The refined concept of nature in the exhibition blurs the boundaries between nature and culture. The junction of nature, technology, and non-human intelligence has had strong impact and implications for the traces of material and immaterial colonial- and cultural heritage and legacy. This exhibition challenges conventional perspectives on heritage by redefining nature as a network of interconnected non-human intelligence. This perspective is in line with the idea that cultural heritage is deeply entwined with ecological systems and non-human entities. AI reshapes the understanding of immaterial heritage, with all its implicit bias. Certain works in this exhibition question how AI may inadvertently perpetuate colonial legacies. This goes beyond the historically dominant anthropocentric understanding of material, natural, and cultural heritage, in particular in the context of colonial oppression and its disregard for indigenous knowledge and ecosystems.
The posthuman understanding of nature and culture, combining new technologies with indigenous kinship with the land, is an invitation to consider cultural expression as not exclusive to human endeavours but involving collaborative processes with the technology, non-human entities and the broader environment.
Exhibition participants: Alexia Achilleos, Nora Al-Badri, Harm van den Dorpel, Anne-Mie Van Kerckhoven, Anna Ridler and Caroline Sinders.
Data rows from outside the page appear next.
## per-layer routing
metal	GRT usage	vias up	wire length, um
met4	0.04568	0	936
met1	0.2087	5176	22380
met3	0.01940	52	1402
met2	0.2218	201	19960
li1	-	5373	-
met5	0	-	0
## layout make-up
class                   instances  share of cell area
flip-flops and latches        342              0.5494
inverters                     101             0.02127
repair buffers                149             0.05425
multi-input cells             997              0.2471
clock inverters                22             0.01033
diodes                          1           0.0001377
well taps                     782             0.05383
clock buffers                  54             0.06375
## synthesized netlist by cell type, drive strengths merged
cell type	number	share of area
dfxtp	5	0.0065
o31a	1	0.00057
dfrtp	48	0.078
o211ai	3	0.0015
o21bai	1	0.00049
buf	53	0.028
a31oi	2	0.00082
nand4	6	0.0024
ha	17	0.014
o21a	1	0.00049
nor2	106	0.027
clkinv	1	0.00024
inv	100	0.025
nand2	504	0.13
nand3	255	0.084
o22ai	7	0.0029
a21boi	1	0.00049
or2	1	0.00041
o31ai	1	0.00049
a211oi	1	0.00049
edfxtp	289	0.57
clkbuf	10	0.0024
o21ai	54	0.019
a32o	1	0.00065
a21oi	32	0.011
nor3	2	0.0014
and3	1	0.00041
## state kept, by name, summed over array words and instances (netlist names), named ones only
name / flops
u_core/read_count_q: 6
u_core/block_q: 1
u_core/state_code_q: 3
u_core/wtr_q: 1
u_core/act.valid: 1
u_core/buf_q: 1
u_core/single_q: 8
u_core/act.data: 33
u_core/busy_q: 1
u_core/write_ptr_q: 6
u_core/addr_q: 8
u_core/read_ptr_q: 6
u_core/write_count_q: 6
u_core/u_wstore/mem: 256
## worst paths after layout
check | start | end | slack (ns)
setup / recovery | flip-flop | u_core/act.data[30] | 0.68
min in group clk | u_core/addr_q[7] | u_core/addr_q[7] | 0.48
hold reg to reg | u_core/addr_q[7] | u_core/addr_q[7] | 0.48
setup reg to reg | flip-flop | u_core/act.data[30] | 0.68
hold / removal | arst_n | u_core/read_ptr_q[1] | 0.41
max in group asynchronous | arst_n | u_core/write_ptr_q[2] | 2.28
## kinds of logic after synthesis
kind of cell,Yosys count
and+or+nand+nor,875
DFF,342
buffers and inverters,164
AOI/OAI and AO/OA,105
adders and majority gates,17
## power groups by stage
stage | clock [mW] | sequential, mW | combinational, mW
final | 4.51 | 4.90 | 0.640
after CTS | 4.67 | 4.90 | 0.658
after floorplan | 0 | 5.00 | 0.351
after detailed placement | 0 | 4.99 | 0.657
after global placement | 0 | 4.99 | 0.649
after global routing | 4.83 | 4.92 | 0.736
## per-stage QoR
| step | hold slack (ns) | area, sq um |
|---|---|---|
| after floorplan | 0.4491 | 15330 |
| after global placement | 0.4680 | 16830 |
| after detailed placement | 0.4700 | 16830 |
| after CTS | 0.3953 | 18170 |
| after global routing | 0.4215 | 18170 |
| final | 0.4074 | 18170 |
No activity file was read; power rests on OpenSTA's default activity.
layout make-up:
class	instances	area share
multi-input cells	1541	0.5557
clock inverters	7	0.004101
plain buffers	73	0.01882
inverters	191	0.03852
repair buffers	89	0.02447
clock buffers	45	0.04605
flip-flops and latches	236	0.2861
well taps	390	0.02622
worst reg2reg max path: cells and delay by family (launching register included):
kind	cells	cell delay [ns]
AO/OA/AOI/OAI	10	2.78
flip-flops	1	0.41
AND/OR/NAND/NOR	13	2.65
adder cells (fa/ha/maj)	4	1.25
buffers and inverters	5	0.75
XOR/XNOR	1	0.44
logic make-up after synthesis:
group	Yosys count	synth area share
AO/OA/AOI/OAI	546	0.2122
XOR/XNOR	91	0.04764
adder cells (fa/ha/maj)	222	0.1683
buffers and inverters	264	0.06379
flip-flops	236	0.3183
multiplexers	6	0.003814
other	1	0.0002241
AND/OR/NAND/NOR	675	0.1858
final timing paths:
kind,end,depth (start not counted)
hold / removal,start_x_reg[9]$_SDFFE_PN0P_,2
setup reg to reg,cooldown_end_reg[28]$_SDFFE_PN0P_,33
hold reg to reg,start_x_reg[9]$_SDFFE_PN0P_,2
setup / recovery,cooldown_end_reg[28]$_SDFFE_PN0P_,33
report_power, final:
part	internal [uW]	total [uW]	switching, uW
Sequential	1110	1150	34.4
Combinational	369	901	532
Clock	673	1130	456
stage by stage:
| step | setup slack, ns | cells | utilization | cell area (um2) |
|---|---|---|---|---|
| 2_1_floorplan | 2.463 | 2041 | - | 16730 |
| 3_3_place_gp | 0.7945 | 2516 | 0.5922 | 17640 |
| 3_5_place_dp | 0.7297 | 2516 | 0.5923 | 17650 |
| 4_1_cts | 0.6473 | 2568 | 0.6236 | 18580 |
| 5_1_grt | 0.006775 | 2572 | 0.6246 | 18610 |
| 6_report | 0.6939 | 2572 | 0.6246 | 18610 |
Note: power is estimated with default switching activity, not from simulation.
**src/design/bmhq_pkg.sv**
```systemverilog
// bmhq_pkg: operation and status codes, result struct and sequencer states
// for the binary max heap queue. No dependencies.
`timescale 1ns / 1ps

package bmhq_pkg;

  localparam int DATA_W = 32;

  typedef logic [1:0] kind_t;
  localparam kind_t KIND_INSERT = 2'd0;
  localparam kind_t KIND_PEEK   = 2'd1;
  localparam kind_t KIND_POP    = 2'd2;

  typedef logic [1:0] status_t;
  localparam status_t STATUS_OK    = 2'd0;
  localparam status_t STATUS_EMPTY = 2'd1;
  localparam status_t STATUS_FULL  = 2'd2;

  typedef struct packed {
    status_t             status;
    logic [DATA_W-1:0]   top_value;
  } res_t;

  typedef enum logic [3:0] {
    ST_IDLE,
    ST_UP_RD,
    ST_UP_CMP,
    ST_ROOT_RD,
    ST_ROOT_WAIT,
    ST_LAST_WAIT,
    ST_DN_RDL,
    ST_DN_RDR,
    ST_DN_CMP,
    ST_FIN
  } seq_state_t;

endpackage

```
**src/design/bmhq_seq.sv**
```systemverilog
// bmhq_seq: heap sequencer with one shared comparator; runs sift up and
// sift down one level at a time through bmhq_ram. Depends on bmhq_pkg.
`timescale 1ns / 1ps

module bmhq_seq #(
  parameter int CAPACITY = 1024,
  localparam int PW = $clog2(CAPACITY + 1),
  localparam int AW = (CAPACITY > 1) ? $clog2(CAPACITY) : 1
) (
  input  logic                        clk,
  input  logic                        rst,
  input  logic                        req_valid,
  input  bmhq_pkg::kind_t             req_kind,
  input  logic [bmhq_pkg::DATA_W-1:0] req_value,
  output logic                        req_ready,
  output logic                        res_valid,
  output bmhq_pkg::res_t              res,
  input  logic                        res_take,
  output logic                        ram_we,
  output logic [AW-1:0]               ram_waddr,
  output logic [bmhq_pkg::DATA_W-1:0] ram_wdata,
  output logic [AW-1:0]               ram_raddr,
  input  logic [bmhq_pkg::DATA_W-1:0] ram_rdata
);
  import bmhq_pkg::*;

  seq_state_t        state, state_next;
  kind_t             kind, kind_next;
  status_t           status, status_next;
  logic [DATA_W-1:0] top, top_next;
  logic [DATA_W-1:0] cur, cur_next;
  logic [DATA_W-1:0] bestv, bestv_next;
  logic              sel_left, sel_left_next;
  logic [PW-1:0]     pos, pos_next;
  logic [PW-1:0]     count, count_next;

  logic [DATA_W-1:0] cmp_a, cmp_b;
  logic              gt;
  logic [PW-1:0]     pos_m1, parent, parent_m1, count_m1;
  logic [PW:0]       left, right, left_m1, right_m1;
  logic              right_ok;

  assign gt        = cmp_a > cmp_b;
  assign pos_m1    = pos - PW'(1);
  assign parent    = pos >> 1;
  assign parent_m1 = parent - PW'(1);
  assign count_m1  = count - PW'(1);
  assign left      = {pos, 1'b0};
  assign right     = {pos, 1'b1};
  assign left_m1   = left - (PW+1)'(1);
  assign right_m1  = left;
  assign right_ok  = right <= {1'b0, count};

  assign req_ready     = state == ST_IDLE;
  assign res.status    = status;
  assign res.top_value = top;

  always_ff @(posedge clk) begin
    if (rst) begin
      state <= ST_IDLE;
      count <= '0;
    end else begin
      state <= state_next;
      count <= count_next;
    end
  end

  always_ff @(posedge clk) begin
    kind     <= kind_next;
    status   <= status_next;
    top      <= top_next;
    cur      <= cur_next;
    bestv    <= bestv_next;
    sel_left <= sel_left_next;
    pos      <= pos_next;
  end

  always_comb begin
    state_next    = state;
    kind_next     = kind;
    status_next   = status;
    top_next      = top;
    cur_next      = cur;
    bestv_next    = bestv;
    sel_left_next = sel_left;
    pos_next      = pos;
    count_next    = count;
    ram_we        = 1'b0;
    ram_waddr     = pos_m1[AW-1:0];
    ram_wdata     = cur;
    ram_raddr     = '0;
    cmp_a         = ram_rdata;
    cmp_b         = cur;
    res_valid     = 1'b0;
    case (state)
      ST_IDLE: begin
        if (req_valid) begin
          kind_next   = req_kind;
          status_next = STATUS_OK;
          top_next    = '0;
          case (req_kind)
            KIND_INSERT: begin
              if (count == PW'(CAPACITY)) begin
                status_next = STATUS_FULL;
                state_next  = ST_FIN;
              end else begin
                pos_next   = count + PW'(1);
                count_next = count + PW'(1);
                cur_next   = req_value;
                state_next = ST_UP_RD;
              end
            end
            KIND_PEEK, KIND_POP: begin
              if (count == '0) begin
                status_next = STATUS_EMPTY;
                state_next  = ST_FIN;
              end else begin
                state_next = ST_ROOT_RD;
              end
            end
            default: begin
              state_next = ST_FIN;
            end
          endcase
        end
      end
      ST_UP_RD: begin
        if (pos == PW'(1)) begin
          ram_we     = 1'b1;
          state_next = ST_FIN;
        end else begin
          ram_raddr  = parent_m1[AW-1:0];
          state_next = ST_UP_CMP;
        end
      end
      ST_UP_CMP: begin
        cmp_a = cur;
        cmp_b = ram_rdata;
        ram_we = 1'b1;
        if (gt) begin
          ram_wdata  = ram_rdata;
          pos_next   = parent;
          state_next = ST_UP_RD;
        end else begin
          state_next = ST_FIN;
        end
      end
      ST_ROOT_RD: begin
        ram_raddr  = '0;
        state_next = ST_ROOT_WAIT;
      end
      ST_ROOT_WAIT: begin
        top_next = ram_rdata;
        if (kind == KIND_POP) begin
          ram_raddr  = count_m1[AW-1:0];
          state_next = ST_LAST_WAIT;
        end else begin
          state_next = ST_FIN;
        end
      end
      ST_LAST_WAIT: begin
        cur_next   = ram_rdata;
        count_next = count_m1;
        pos_next   = PW'(1);
        if (count == PW'(1)) begin
          state_next = ST_FIN;
        end else begin
          state_next = ST_DN_RDL;
        end
      end
      ST_DN_RDL: begin
        if (left > {1'b0, count}) begin
          ram_we     = 1'b1;
          state_next = ST_FIN;
        end else begin
          ram_raddr  = left_m1[AW-1:0];
          state_next = ST_DN_RDR;
        end
      end
      ST_DN_RDR: begin
        cmp_a = ram_rdata;
        cmp_b = cur;
        if (gt) begin
          bestv_next    = ram_rdata;
          sel_left_next = 1'b1;
        end else begin
          bestv_next    = cur;
          sel_left_next = 1'b0;
        end
        if (right_ok) begin
          ram_raddr = right_m1[AW-1:0];
        end
        state_next = ST_DN_CMP;
      end
      ST_DN_CMP: begin
        cmp_a  = ram_rdata;
        cmp_b  = bestv;
        ram_we = 1'b1;
        if (right_ok && gt) begin
          ram_wdata  = ram_rdata;
          pos_next   = right[PW-1:0];
          state_next = ST_DN_RDL;
        end else if (sel_left) begin
          ram_wdata  = bestv;
          pos_next   = left[PW-1:0];
          state_next = ST_DN_RDL;
        end else begin
          state_next = ST_FIN;
        end
      end
      ST_FIN: begin
        res_valid = 1'b1;
        if (res_take) begin
          state_next = ST_IDLE;
        end
      end
      default: begin
        state_next = ST_IDLE;
      end
    endcase
  end

endmodule

```
--- src/rtl/acodon_pkg.sv ---
// ----------------------------------------------------------------------------
// acodon_pkg: shared definitions for the ambiguous codon translation table
// Request codes, field widths, symbol constants and nucleotide code helpers.
// ----------------------------------------------------------------------------
`default_nettype none

package acodon_pkg;

  localparam int unsigned CODE_W   = 4;
  localparam int unsigned SYM_W    = 8;
  localparam int unsigned REQ_W    = 2;
  localparam int unsigned TBL_DEPTH = 64;
  localparam int unsigned TBL_AW   = 6;

  typedef logic [REQ_W-1:0]  req_t;
  typedef logic [CODE_W-1:0] code_t;
  typedef logic [SYM_W-1:0]  sym_t;
  typedef logic [TBL_AW-1:0] tbl_addr_t;

  localparam req_t REQ_CLEAR  = 2'd0;
  localparam req_t REQ_WRITE  = 2'd1;
  localparam req_t REQ_LOOKUP = 2'd2;

  localparam code_t CODE_ANY = 4'd0;
  localparam code_t CODE_GAP = 4'd15;

  localparam sym_t SYM_UNKNOWN = 8'h58;  // 'X'
  localparam sym_t SYM_LC_A    = 8'h61;  // 'a'
  localparam sym_t SYM_LC_Z    = 8'h7A;  // 'z'
  localparam sym_t SYM_CASE    = 8'h20;

  // Plain bases a code stands for (bit b = base b); empty for a gap.
  function automatic code_t base_set(input code_t code);
    code_t s;
    s = code;
    if (code == CODE_GAP) begin
      s = '0;
    end else if (code == CODE_ANY) begin
      s = CODE_GAP;
    end
    return s;
  endfunction

  function automatic sym_t to_upper(input sym_t v);
    sym_t u;
    u = v;
    if (v >= SYM_LC_A && v <= SYM_LC_Z) begin
      u = v - SYM_CASE;
    end
    return u;
  endfunction

endpackage

`default_nettype wire

--- src/rtl/acodon_ram.sv ---
// ----------------------------------------------------------------------------
// acodon_ram: generic single-write, single-read RAM
// One write port and one read port with registered read data.
// ----------------------------------------------------------------------------
`default_nettype none

module acodon_ram #(
  parameter int unsigned WIDTH = 8,
  parameter int unsigned DEPTH = 64,
  parameter int unsigned AW    = $clog2(DEPTH)
) (
  input  wire logic             clk,
  input  wire logic             we,
  input  wire logic [AW-1:0]    waddr,
  input  wire logic [WIDTH-1:0] wdata,
  input  wire logic             re,
  input  wire logic [AW-1:0]    raddr,
  output logic      [WIDTH-1:0] rdata_r
);

  logic [WIDTH-1:0] mem [DEPTH];

  always_ff @(posedge clk) begin
    if (we) begin
      mem[waddr] <= wdata;
    end
    if (re) begin
      rdata_r <= mem[raddr];
    end
  end

endmodule

`default_nettype wire

--- src/rtl/ambiguous_codon_translation_table.sv ---
// ----------------------------------------------------------------------------
// ambiguous_codon_translation_table: codon to amino acid lookup table
// Stores one symbol per plain codon and resolves ambiguous codons on lookup.
// ----------------------------------------------------------------------------
// A clear and an ignored request code are done on acceptance. A write and
// a lookup without a gap sweep all 64 plain codons through one table port,
// one codon per cycle; a write holds the input for its sweep, a lookup for
// its sweep, a drain state and a finish state that loads the answer into
// the output register. The sweep counter addresses the RAM write port for a
// write and the read port for a lookup. A lookup with a gap in any position
// goes straight to the finish state and answers 'X' without touching the
// table. Input is not taken while a request is being worked on; a finished
// result waits in the output register while the next request is accepted,
// and a lookup that finishes while the output register is still full holds
// until the sink takes the older answer. There is no clearing pass: a valid
// bit per entry makes reset and clear take effect at once.
// ----------------------------------------------------------------------------
`default_nettype none

module ambiguous_codon_translation_table
  import acodon_pkg::*;
(
  input  wire logic        clk,
  input  wire logic        rst_n,
  input  wire logic        in_tvalid,
  output logic             in_tready,
  // [3:0] first_code, [7:4] second_code, [11:8] third_code, [19:12] symbol_in,
  // [23:20] zero
  input  wire logic [23:0] in_tdata,
  // [1:0] req_type
  input  wire logic [1:0]  in_tuser,
  output logic             out_tvalid,
  input  wire logic        out_tready,
  // [7:0] symbol_out
  output logic [7:0]       out_tdata
);

  // Sequencer states
  localparam logic [2:0] ST_IDLE  = 3'd0;
  localparam logic [2:0] ST_WRITE = 3'd1;
  localparam logic [2:0] ST_READ  = 3'd2;
  localparam logic [2:0] ST_DRAIN = 3'd3;
  localparam logic [2:0] ST_FIN   = 3'd4;

  logic [2:0]     state_r, state_nxt;
  tbl_addr_t      cnt_r, cnt_nxt;
  code_t          s1_r, s2_r, s3_r;
  sym_t           sym_r;
  logic [TBL_DEPTH-1:0] valid_r;

  // Lookup compare stage
  logic           pend_r;
  logic           vld_d_r;
  logic           seen_r;
  logic           mismatch_r;
  sym_t           common_r;
  sym_t           res_sym;
  logic           gap_r;

  logic           out_tvalid_r;
  sym_t           out_tdata_r;

  logic           in_fire;
  req_t           req;
  code_t          in_s1, in_s2, in_s3;
  logic           member;
  logic           last;
  logic           ram_we, ram_re;
  sym_t           ram_rdata;
  sym_t           entry;
  logic           out_free;

  assign in_tready  = (state_r == ST_IDLE);
  assign in_fire    = in_tvalid && in_tready;
  assign req        = in_tuser;
  assign in_s1      = base_set(in_tdata[3:0]);
  assign in_s2      = base_set(in_tdata[7:4]);
  assign in_s3      = base_set(in_tdata[11:8]);

  // Is the plain codon under the counter one of the expansions?
  assign member = s1_r[cnt_r[5:4]] && s2_r[cnt_r[3:2]] && s3_r[cnt_r[1:0]];
  assign last   = &cnt_r;

  assign ram_we = (state_r == ST_WRITE) && member;
  assign ram_re = (state_r == ST_READ) && member;

  // Entries never written since reset or clear read as 'X'.
  assign entry    = vld_d_r ? ram_rdata : SYM_UNKNOWN;
  assign out_free = !out_tvalid_r || out_tready;

  acodon_ram #(
    .WIDTH (SYM_W),
    .DEPTH (TBL_DEPTH),
    .AW    (TBL_AW)
  ) u_table (
    .clk     (clk),
    .we      (ram_we),
    .waddr   (cnt_r),
    .wdata   (sym_r),
    .re      (ram_re),
    .raddr   (cnt_r),
    .rdata_r (ram_rdata)
  );

  // Next state and sweep counter
  always_comb begin
    state_nxt = state_r;
    cnt_nxt   = cnt_r;
    unique case (state_r)
      ST_IDLE: begin
        cnt_nxt = '0;
        if (in_fire) begin
          priority if (req == REQ_WRITE) begin
            state_nxt = ST_WRITE;
          end else if (req == REQ_LOOKUP) begin
            // A gap answers at once; otherwise sweep the table.
            if (in_s1 == '0 || in_s2 == '0 || in_s3 == '0) begin
              state_nxt = ST_FIN;
            end else begin
              state_nxt = ST_READ;
            end
          end else begin
            state_nxt = ST_IDLE;
          end
        end
      end
      ST_WRITE: begin
        cnt_nxt = cnt_r + 1'b1;
        if (last) begin
          state_nxt = ST_IDLE;
        end
      end
      ST_READ: begin
        cnt_nxt = cnt_r + 1'b1;
        if (last) begin
          state_nxt = ST_DRAIN;
        end
      end
      ST_DRAIN: begin
        state_nxt = ST_FIN;
      end
      ST_FIN: begin
        if (out_free) begin
          state_nxt = ST_IDLE;
        end
      end
      default: begin
        state_nxt = ST_IDLE;
      end
    endcase
  end

  // Control registers
  always_ff @(posedge clk) begin
    if (!rst_n) begin
      state_r      <= ST_IDLE;
      cnt_r        <= '0;
      valid_r      <= '0;
      pend_r       <= 1'b0;
      seen_r       <= 1'b0;
      mismatch_r   <= 1'b0;
      gap_r        <= 1'b0;
      out_tvalid_r <= 1'b0;
    end else begin
      state_r <= state_nxt;
      cnt_r   <= cnt_nxt;
      pend_r  <= ram_re;

      if (in_fire && req == REQ_CLEAR) begin
        valid_r <= '0;
      end else if (ram_we) begin
        valid_r[cnt_r] <= 1'b1;
      end

      // Start each lookup with nothing seen.
      if (in_fire) begin
        seen_r     <= 1'b0;
        mismatch_r <= 1'b0;
        gap_r      <= (in_s1 == '0 || in_s2 == '0 || in_s3 == '0);
      end else if (pend_r) begin
        seen_r <= 1'b1;
        if (seen_r && entry != common_r) begin
          mismatch_r <= 1'b1;
        end
      end

      // Hold the result until the sink takes it.
      if (state_r == ST_FIN && out_free) begin
        out_tvalid_r <= 1'b1;
      end else if (out_tready) begin
        out_tvalid_r <= 1'b0;
      end
    end
  end

  // Payload registers
  always_ff @(posedge clk) begin
    if (in_fire) begin
      s1_r  <= in_s1;
      s2_r  <= in_s2;
      s3_r  <= in_s3;
      sym_r <= to_upper(in_tdata[19:12]);
    end
    vld_d_r <= valid_r[cnt_r];
    if (pend_r && !seen_r) begin
      common_r <= entry;
    end
    if (state_r == ST_FIN && out_free) begin
      out_tdata_r <= res_sym;
    end
  end

  always_comb begin
    res_sym = common_r;
    if (gap_r || mismatch_r) begin
      res_sym = SYM_UNKNOWN;
    end
  end

  assign out_tvalid = out_tvalid_r;
  assign out_tdata  = out_tdata_r;

`ifndef ASSERT_OFF
  // A clear has emptied the whole table by the next cycle.
  a_clear_empties: assert property (@(posedge clk) disable iff (!rst_n)
    (in_fire && req == REQ_CLEAR) |=> (valid_r == '0))
    else $error("table not emptied after clear");

  // Read data is only compared in the cycle after a sweep read.
  a_pend_from_read: assert property (@(posedge clk) disable iff (!rst_n)
    pend_r |-> ($past(state_r) == ST_READ))
    else $error("compare without a preceding table read");

  // A lookup without a gap always sees at least one expansion.
  a_drain_seen: assert property (@(posedge clk) disable iff (!rst_n)
    (state_r == ST_DRAIN) |=> (seen_r && !gap_r))
    else $error("lookup finished without any expansion");

  // A lookup with a gap skips the table sweep.
  a_gap_skips: assert property (@(posedge clk) disable iff (!rst_n)
    (in_fire && req == REQ_LOOKUP &&
     (in_s1 == '0 || in_s2 == '0 || in_s3 == '0)) |=> (state_r == ST_FIN))
    else $error("gap lookup entered the sweep");
`endif

endmodule

`default_nettype wire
Curators: Barbara Cueto and Bas Hendrikx.
Seminar – Biassed nuances
The seminar addresses the challenging interplay of using AI for creativity, highlighting the inherent contradiction between AI’s demand for precise data and the unpredictable nature often sought after in artistic projects. AI, including Generative Adversarial Networks (GANs), typically thrives on clear, unambiguous inputs to function effectively. Yet, artists and designers’ projects benefit from the surplus value of the unexpected, pushing the boundaries of creativity beyond the constraints of rigid data.
For artists working with AI, GANs have emerged as a noteworthy solution. GANs consist of two neural networks—the generator, responsible for crafting synthetic data, and the discriminator, tasked with distinguishing between real and generated content. This adversarial training process enables GANs to produce high-quality, realistic, and diverse synthetic data, particularly notable in image and video generation, style transfer, and image-to-image translation.
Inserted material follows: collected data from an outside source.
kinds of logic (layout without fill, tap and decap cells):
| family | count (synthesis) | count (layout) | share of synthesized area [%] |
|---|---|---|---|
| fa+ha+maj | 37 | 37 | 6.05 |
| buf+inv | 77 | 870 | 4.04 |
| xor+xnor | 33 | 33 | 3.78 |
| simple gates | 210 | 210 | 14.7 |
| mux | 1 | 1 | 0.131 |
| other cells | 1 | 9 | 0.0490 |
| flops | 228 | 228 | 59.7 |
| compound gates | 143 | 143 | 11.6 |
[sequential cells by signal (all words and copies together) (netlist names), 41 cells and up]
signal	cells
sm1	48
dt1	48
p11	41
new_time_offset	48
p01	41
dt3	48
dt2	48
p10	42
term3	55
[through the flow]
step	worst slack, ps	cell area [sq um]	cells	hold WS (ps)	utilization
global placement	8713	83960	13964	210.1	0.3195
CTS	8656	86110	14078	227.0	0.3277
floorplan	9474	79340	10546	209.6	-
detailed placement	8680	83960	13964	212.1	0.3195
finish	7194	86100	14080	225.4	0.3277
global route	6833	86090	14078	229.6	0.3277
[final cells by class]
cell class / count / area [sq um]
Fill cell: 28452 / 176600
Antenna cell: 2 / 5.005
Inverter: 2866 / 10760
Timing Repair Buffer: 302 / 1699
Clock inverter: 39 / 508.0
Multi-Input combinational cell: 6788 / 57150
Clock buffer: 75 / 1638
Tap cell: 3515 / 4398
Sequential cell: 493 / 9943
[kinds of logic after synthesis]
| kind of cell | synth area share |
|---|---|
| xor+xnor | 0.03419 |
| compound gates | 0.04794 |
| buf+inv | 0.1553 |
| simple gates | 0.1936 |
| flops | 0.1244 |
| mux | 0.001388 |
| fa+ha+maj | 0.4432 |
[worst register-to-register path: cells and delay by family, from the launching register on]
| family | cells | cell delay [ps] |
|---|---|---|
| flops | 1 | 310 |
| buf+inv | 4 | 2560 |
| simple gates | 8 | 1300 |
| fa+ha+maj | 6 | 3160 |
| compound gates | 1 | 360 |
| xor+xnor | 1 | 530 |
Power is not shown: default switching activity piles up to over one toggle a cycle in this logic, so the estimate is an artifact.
While AI typically craves precision, it introduces an element of unpredictability and nuance into the creative process. Departing from the work of artists, and the context of the exhibition Other Intelligences, Other Natures, the symposium delves into the question how artists might harness the power of technology while embracing the serendipity essential to the creative process. Comprising the voices of pioneering artists who have worked with AI for many years, this seminar comprises keynotes by Vuk Ćosić, and by Harm van den Dorpel, as well as a conversation between Alexia Achilleos and Anne-Mie Van Kerckhoven, moderated by Bas Hendrikx.
Dates
- Exhibition opening
- Friday, 18 Oct 2024; 17:00 -21:00
- Exhibition days, dates; times
- Saturday, 19 Oct 2024; 11:00-20:00
- Sunday, 20 Oct 2024; 11:00-18:00
- Tuesday-Friday, 22 Oct – 15 Nov 2024; 17:30-20:30
- Seminar
- Monday, 21 Oct 2024; 18:30-20:30
from 18 Oct 2024 to 15 Nov 2024
in NeMe Arts Centre, Limassol, Cyprus.